Louis Kamper designed 5 buildings in downtown Detroit for the Book family, including the Book Tower. Named for the famous Book brothers of Detroit who owned much of the property on Washington Boulevard, it was briefly the tallest building in the city from 1926 until the completion of the Penobscot Building in 1928. A taller Book Tower of 81 stories (designed to be the world's tallest building) was planned to be built at the opposite end of the Book Building, but was canceled during the Great Depression.

From its opening through the mid-1970s, the Book Tower remained a prestigious address on Washington Boulevard. Like many structures in the city, its fortunes declined until 1988 when the owners defaulted on the mortgage. In 1989, Travelers Insurance, the principal mortgage-holder, took possession and sold the building to developer John Lambrecht, who had previously purchased and renovated the Cadillac Tower a few blocks east. At that time, Lambrecht had plans to renovate the Book complex, including the Book Tower, similar to that of his Cadillac Tower renovation project. His untimely death later that year brought those plans to a halt.

Lambrecht's widow attempted to manage the property and made some improvements, but she was unable to maintain momentum. In July 2006, she sold the Book Tower to the Pagan Organization, a New York-based investment group. Pagan's plans were for a renovation and conversion of both the Book Tower and Book building into a mix of retail, residential, and office units. The Pagan Organization created the Northeast Commercial Services Corp. to manage the building. Northeast Commercial Services Corp. filed for Chapter 11 protection in May 2007, after defaulting on its mortgage loan. The last tenant, Bookie's Tavern, closed in January 2009, and moved to a new location downtown, leaving the entire building vacant.

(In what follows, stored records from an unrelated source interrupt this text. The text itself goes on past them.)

[config.mk]
export PLATFORM = sky130hd
export DESIGN_NAME = uart7n_tx
export DESIGN_NICKNAME = d
export VERILOG_FILES = /design/src/rtl/uart7n_pkg.sv /design/src/rtl/uart7n_baud_tick.sv /design/src/rtl/uart7n_tx.sv
export SDC_FILE = /design/constraint.sdc
export NUM_CORES = 1
export LEC_CHECK = 0
export CORE_ASPECT_RATIO = 2
export CORE_UTILIZATION = 50
export DETAILED_ROUTE_END_ITERATION = 8
export MAX_ROUTING_LAYER = met4
export PLACE_DENSITY_LB_ADDON = 0.05
export REMOVE_ABC_BUFFERS = 1
export SYNTH_ARGS = -nofsm -noshare
export SYNTH_HDL_FRONTEND = slang
export SYNTH_SLANG_ARGS = --single-unit
[constraint.sdc]
create_clock -name clk_i -period 2.4 [get_ports clk_i]
set_clock_uncertainty 0.15 [all_clocks]
set_input_delay 0.48 -clock clk_i [delete_from_list [all_inputs] [get_ports clk_i]]
set_output_delay 0.48 -clock clk_i [all_outputs]
set_load 0.02 [all_outputs]
==> src/rtl/keypad_pkg.sv <==
// Shared types, one-hot constants and the column/row to hex key map
// for the 4x4 hex keypad scan controller.
package keypad_pkg;

   typedef enum logic [1:0] {
      SCAN     = 2'd0,
      DEBOUNCE = 2'd1,
      HOLD     = 2'd2,
      RELEASE  = 2'd3
   } state_t;

   localparam logic [3:0] ONE   = 4'b0001;
   localparam logic [3:0] TWO   = 4'b0010;
   localparam logic [3:0] THREE = 4'b0100;
   localparam logic [3:0] FOUR  = 4'b1000;

   // Hex code of the key at a one-hot column and one-hot row; 0 for illegal codes
   function automatic logic [3:0] key_map(input logic [3:0] col, input logic [3:0] row);
      logic [3:0] code;
      code = 4'h0;
      case (col)
         ONE: begin
            case (row)
               ONE:     code = 4'h1;
               TWO:     code = 4'h4;
               THREE:   code = 4'h7;
               FOUR:    code = 4'hE;
               default: code = 4'h0;
            endcase
         end
         TWO: begin
            case (row)
               ONE:     code = 4'h2;
               TWO:     code = 4'h5;
               THREE:   code = 4'h8;
               FOUR:    code = 4'h0;
               default: code = 4'h0;
            endcase
         end
         THREE: begin
            case (row)
               ONE:     code = 4'h3;
               TWO:     code = 4'h6;
               THREE:   code = 4'h9;
               FOUR:    code = 4'hF;
               default: code = 4'h0;
            endcase
         end
         FOUR: begin
            case (row)
               ONE:     code = 4'hA;
               TWO:     code = 4'hB;
               THREE:   code = 4'hC;
               FOUR:    code = 4'hD;
               default: code = 4'h0;
            endcase
         end
         default: code = 4'h0;
      endcase
      return code;
   endfunction

endpackage
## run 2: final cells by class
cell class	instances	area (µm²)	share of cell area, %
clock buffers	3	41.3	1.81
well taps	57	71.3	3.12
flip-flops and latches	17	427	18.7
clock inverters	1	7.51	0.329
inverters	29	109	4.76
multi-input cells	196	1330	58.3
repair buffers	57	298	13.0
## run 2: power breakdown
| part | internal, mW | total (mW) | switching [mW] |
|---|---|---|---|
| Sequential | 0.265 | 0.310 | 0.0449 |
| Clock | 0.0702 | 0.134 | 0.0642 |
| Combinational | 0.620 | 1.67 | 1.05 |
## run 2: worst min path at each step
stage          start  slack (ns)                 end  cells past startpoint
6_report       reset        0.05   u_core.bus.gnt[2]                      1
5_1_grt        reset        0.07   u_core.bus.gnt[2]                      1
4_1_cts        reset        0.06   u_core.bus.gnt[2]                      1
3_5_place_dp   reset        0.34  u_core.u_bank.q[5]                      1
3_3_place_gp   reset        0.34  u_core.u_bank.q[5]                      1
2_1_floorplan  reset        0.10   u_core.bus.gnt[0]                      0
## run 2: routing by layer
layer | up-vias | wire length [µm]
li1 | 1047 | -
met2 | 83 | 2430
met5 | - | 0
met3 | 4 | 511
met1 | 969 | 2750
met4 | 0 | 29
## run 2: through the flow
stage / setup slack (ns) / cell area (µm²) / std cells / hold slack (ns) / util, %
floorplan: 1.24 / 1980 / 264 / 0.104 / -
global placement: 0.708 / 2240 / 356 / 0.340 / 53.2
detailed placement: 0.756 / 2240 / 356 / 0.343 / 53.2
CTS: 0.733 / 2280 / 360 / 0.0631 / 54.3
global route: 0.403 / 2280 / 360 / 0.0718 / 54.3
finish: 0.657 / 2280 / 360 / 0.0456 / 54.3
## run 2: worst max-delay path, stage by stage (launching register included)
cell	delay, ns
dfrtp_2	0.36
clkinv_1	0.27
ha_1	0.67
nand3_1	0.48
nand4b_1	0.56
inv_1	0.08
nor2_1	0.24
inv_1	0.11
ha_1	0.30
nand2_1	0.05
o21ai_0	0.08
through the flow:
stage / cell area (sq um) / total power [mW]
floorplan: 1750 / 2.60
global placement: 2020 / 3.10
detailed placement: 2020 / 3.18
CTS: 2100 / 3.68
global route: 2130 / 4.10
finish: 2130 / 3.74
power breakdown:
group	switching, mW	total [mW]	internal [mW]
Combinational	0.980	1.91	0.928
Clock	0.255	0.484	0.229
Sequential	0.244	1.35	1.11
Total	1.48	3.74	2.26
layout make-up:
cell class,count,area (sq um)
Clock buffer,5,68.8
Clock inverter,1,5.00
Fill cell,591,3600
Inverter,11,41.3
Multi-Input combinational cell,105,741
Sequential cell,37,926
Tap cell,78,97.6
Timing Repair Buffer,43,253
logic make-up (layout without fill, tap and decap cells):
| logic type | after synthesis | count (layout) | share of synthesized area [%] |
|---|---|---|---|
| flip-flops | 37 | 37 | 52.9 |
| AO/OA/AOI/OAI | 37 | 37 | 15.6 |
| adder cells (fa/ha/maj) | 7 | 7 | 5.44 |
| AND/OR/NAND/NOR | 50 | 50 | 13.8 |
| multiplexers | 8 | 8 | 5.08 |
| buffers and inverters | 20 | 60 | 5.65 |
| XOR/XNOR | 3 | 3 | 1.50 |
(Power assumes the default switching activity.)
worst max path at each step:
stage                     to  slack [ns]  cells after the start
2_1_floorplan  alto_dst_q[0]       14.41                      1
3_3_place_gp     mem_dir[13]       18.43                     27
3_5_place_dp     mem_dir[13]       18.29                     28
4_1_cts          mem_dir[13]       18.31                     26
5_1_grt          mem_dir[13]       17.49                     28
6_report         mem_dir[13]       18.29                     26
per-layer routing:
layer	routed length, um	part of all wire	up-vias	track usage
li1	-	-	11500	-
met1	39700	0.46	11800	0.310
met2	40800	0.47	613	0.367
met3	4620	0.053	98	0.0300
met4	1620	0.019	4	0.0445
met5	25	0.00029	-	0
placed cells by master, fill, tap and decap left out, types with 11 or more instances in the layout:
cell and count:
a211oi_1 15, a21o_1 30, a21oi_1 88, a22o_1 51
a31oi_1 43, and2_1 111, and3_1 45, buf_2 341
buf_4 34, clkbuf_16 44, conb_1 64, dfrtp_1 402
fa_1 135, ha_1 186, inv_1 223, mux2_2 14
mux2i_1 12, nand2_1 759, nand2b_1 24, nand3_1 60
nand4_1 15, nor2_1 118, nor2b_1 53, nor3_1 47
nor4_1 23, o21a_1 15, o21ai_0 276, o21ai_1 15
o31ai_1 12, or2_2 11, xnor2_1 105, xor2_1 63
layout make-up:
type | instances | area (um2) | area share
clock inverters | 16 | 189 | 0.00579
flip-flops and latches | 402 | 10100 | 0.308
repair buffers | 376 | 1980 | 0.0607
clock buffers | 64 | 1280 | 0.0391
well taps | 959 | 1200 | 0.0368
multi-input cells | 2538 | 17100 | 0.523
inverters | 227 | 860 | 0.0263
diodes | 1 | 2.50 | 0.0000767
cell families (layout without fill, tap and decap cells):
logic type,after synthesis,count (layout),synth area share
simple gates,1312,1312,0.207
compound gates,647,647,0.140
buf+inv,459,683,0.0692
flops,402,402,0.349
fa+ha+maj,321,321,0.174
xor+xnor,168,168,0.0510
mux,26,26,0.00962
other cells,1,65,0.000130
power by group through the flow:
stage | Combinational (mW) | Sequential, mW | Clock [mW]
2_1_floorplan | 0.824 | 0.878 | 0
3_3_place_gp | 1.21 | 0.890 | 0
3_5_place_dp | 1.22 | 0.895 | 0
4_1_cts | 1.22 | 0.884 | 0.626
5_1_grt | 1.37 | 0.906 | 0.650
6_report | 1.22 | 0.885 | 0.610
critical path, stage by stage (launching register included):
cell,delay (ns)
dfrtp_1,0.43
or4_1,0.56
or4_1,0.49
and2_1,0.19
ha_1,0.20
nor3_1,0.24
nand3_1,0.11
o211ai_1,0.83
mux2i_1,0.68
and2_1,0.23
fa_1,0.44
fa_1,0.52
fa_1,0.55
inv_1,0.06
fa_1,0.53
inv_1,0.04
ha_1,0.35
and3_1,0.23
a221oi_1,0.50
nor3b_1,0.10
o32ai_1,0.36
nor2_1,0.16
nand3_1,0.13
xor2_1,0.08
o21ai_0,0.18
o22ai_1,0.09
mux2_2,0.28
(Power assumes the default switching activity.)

In November 2009, Key Investment Group, based in nearby Clinton Township, announced intentions to buy and renovate the building as a mixed-use development with high rise residential units, office space, and retail. Weeks earlier, the investors revealed that they were looking to purchase the building from AKNO Enterprises of Vancouver for a green renovation. In January 2010, Rosemarie Dobek, CFO of Key Investment Group, reported that the group was pursuing plans for a US$320 million green renovation to include the Book Tower and four other Detroit buildings.

In August 2013, AKNO Enterprises filed a tax abatement for a future renovation of the building. Specific plans were not disclosed.

=== Renovation and modern use ===
In August 2015, Bedrock Detroit, owned by Dan Gilbert, purchased Book Tower for a reported $30 million, and soon began an extensive restoration and renovation project. Tours were given in 2019 and 2021 during the restoration, showing the progress of the project, and construction on the project was completed in 2022. Eran Chen's firm ODA Architecture led the restoration designs.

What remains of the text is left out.